El cáncer oral es un tipo de cáncer que se divide en dos categorías:
1.- Los que aparecen en la cavidad oral (los labios, la parte interior de los labios y mejillas, dientes, encías, los dos tercios frontales de la lengua y el piso y el cielo de la boca);
2.- Los que ocurren en la orofaringe (la parte media de la garganta, incluyendo las amígdalas y la base de la lengua).

Su detección precoz es fundamental a la hora del buen pronóstico y de la evolución del tratamiento, ya que es una enfermedad con alta mortalidad debido a que se suele diagnosticar en un estadio tardío. Las visitas periódicas al dentista pueden ayudarte a detectarlo a tiempo.

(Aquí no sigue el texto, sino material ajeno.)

## config.mk

```make
export PLATFORM = sky130hd
export DESIGN_NAME = move_controller
export DESIGN_NICKNAME = d
export VERILOG_FILES = /design/src/rtl/chess_pkg.sv /design/src/rtl/board_port_mux.sv /design/src/rtl/move_controller.sv
export SDC_FILE = /design/constraint.sdc
export NUM_CORES = 1
export LEC_CHECK = 0
export CAP_MARGIN = 25
export CELL_PAD_IN_SITES_DETAIL_PLACEMENT = 2
export CELL_PAD_IN_SITES_GLOBAL_PLACEMENT = 2
export CORE_MARGIN = 1
export CORE_UTILIZATION = 31
export DETAILED_ROUTE_END_ITERATION = 10
export GPL_TIMING_DRIVEN = 0
export PLACE_DENSITY_LB_ADDON = 0.1
export SYNTH_ARGS = -nofsm -noshare
export SYNTH_HDL_FRONTEND = slang
export SYNTH_SLANG_ARGS = --single-unit
export TNS_END_PERCENT = 50
```

## constraint.sdc

```tcl
create_clock -name clk -period 3.04 [get_ports clk]
set_input_delay 0.608 -clock clk [delete_from_list [all_inputs] [get_ports clk]]
set_output_delay 0.608 -clock clk [all_outputs]
set_load 0.02 [all_outputs]
```
File: src/rtl/mem_stage_lsu.sv
// rtl/mem_stage_lsu.sv - MEM stage load/store unit with data-bus handshake and MEM/WB register
module mem_stage_lsu
    import riscv_mem_pkg::*;
#(
    parameter int XLEN = 32,
    parameter int RD_W = 5
) (
    input  logic            clk,
    input  logic            rst,
    input  logic [XLEN-1:0] me_alu_o,
    input  logic [XLEN-1:0] me_regs_data2,
    input  logic [RD_W-1:0] me_rd,
    input  logic [2:0]      me_funct3,
    input  logic            me_mem_read,
    input  logic            me_mem_write,
    input  logic            me_mem2reg,
    input  logic            me_regs_write,
    output logic            dbus_req,
    output logic            dbus_we,
    output logic [XLEN-1:0] dbus_addr,
    output logic [XLEN-1:0] dbus_wdata,
    output logic [3:0]      dbus_be,
    input  logic            dbus_gnt,
    input  logic            dbus_rvalid,
    input  logic [XLEN-1:0] dbus_rdata,
    output logic            mem_stall,
    output logic [XLEN-1:0] wb_data,
    output logic [RD_W-1:0] wb_rd,
    output logic            wb_regs_write,
    output logic            misalign_err
);

    lsu_state_e      state;
    lsu_state_e      next_state;
    logic            acc_any;
    logic            acc_legal;
    logic            acc_bad;
    logic            we_q;
    logic [XLEN-1:0] load_ext;
    logic [XLEN-1:0] load_q;
    logic [3:0]      be_calc;
    logic [XLEN-1:0] wdata_calc;

    assign acc_any   = me_mem_read | me_mem_write;
    assign acc_legal = (me_mem_read ^ me_mem_write) &&
                       access_ok(me_funct3, me_mem_write, me_alu_o[1:0]);
    assign acc_bad   = acc_any && !acc_legal;

    load_extract #(.XLEN(XLEN)) u_load_extract (
        .rdata   (dbus_rdata),
        .addr_lo (me_alu_o[1:0]),
        .funct3  (me_funct3),
        .data    (load_ext)
    );

    // Byte enables and lane-replicated write data for the pending access
    always_comb begin
        be_calc    = 4'b1111;
        wdata_calc = me_regs_data2;
        case (me_funct3[1:0])
            2'b00: begin
                be_calc    = 4'b0001 << me_alu_o[1:0];
                wdata_calc = {(XLEN/8){me_regs_data2[7:0]}};
            end
            2'b01: begin
                be_calc    = me_alu_o[1] ? 4'b1100 : 4'b0011;
                wdata_calc = {(XLEN/16){me_regs_data2[15:0]}};
            end
            default: begin
                be_calc    = 4'b1111;
                wdata_calc = me_regs_data2;
            end
        endcase
    end

    // State register
    always_ff @(posedge clk or posedge rst) begin
        if (rst) begin
            state <= ST_IDLE;
        end else begin
            state <= next_state;
        end
    end

    // Next state, bus strobes and stall
    always_comb begin
        next_state = state;
        mem_stall  = 1'b0;
        dbus_req   = 1'b0;
        dbus_we    = 1'b0;
        case (state)
            ST_IDLE: begin
                if (acc_legal) begin
                    mem_stall  = 1'b1;
                    next_state = ST_REQ;
                end
            end
            ST_REQ: begin
                mem_stall = 1'b1;
                dbus_req  = 1'b1;
                dbus_we   = we_q;
                if (dbus_gnt) begin
                    next_state = we_q ? ST_DONE : ST_WAIT;
                end
            end
            ST_WAIT: begin
                mem_stall = 1'b1;
                if (dbus_rvalid) begin
                    next_state = ST_DONE;
                end
            end
            ST_DONE: begin
                next_state = ST_IDLE;
            end
            default: begin
                next_state = ST_IDLE;
            end
        endcase
        if (rst) begin
            mem_stall = 1'b0;
        end
    end

    // Bus request fields, load data latch, error pulse and MEM/WB register
    always_ff @(posedge clk or posedge rst) begin
        if (rst) begin
            dbus_addr     <= '0;
            dbus_wdata    <= '0;
            dbus_be       <= '0;
            we_q          <= 1'b0;
            load_q        <= '0;
            misalign_err  <= 1'b0;
            wb_data       <= '0;
            wb_rd         <= '0;
            wb_regs_write <= 1'b0;
        end else begin
            misalign_err <= (state == ST_IDLE) && acc_bad;
            if ((state == ST_IDLE) && acc_legal) begin
                dbus_addr  <= {me_alu_o[XLEN-1:2], 2'b00};
                dbus_wdata <= wdata_calc;
                dbus_be    <= be_calc;
                we_q       <= me_mem_write;
            end
            if ((state == ST_WAIT) && dbus_rvalid) begin
                load_q <= load_ext;
            end
            if (mem_stall || ((state == ST_IDLE) && acc_bad)) begin
                wb_regs_write <= 1'b0;
            end else begin
                wb_data       <= ((state == ST_DONE) && me_mem2reg) ? load_q : me_alu_o;
                wb_rd         <= me_rd;
                wb_regs_write <= me_regs_write;
            end
        end
    end

endmodule

File: config.mk
export PLATFORM = sky130hd
export DESIGN_NAME = mem_stage_lsu
export DESIGN_NICKNAME = d
export VERILOG_FILES = /design/src/rtl/riscv_mem_pkg.sv /design/src/rtl/load_extract.sv /design/src/rtl/mem_stage_lsu.sv
export SDC_FILE = /design/constraint.sdc
export NUM_CORES = 1
export LEC_CHECK = 0
export CAP_MARGIN = 10
export CORE_ASPECT_RATIO = 0.9
export CORE_UTILIZATION = 30
export DETAILED_ROUTE_END_ITERATION = 10
export PLACE_DENSITY = 0.57
export SYNTH_ARGS = -nofsm -noshare
export SYNTH_HDL_FRONTEND = slang
export SYNTH_SLANG_ARGS = --single-unit
File: constraint.sdc
create_clock -name clk -period 5.4 [get_ports clk]
set_input_delay 0.54 -clock clk [delete_from_list [all_inputs] [get_ports clk]]
set_output_delay 0.54 -clock clk [all_outputs]
set_load 0.02 [all_outputs]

Asimismo, la prevención de esta enfermedad puede realizarse a través de hábitos de vida saludable, como la alimentación  sana, no fumar o limitar la ingesta de alcohol.

El cáncer oral puede presentarse como una pequeña herida, úlcera, un bulto o una placa roja y/o blanca que no mejora notablemente dos semanas después de su aparición. A partir de los 40 años de edad se debe realizar, de manera rutinaria y cada seis meses, una autoexploración. Hay que examinar los labios, el paladar, el interior de las mejillas, la lengua y las encías. En cualquier caso, esta autoexploración nunca puede sustituir las visitas periódicas al dentista.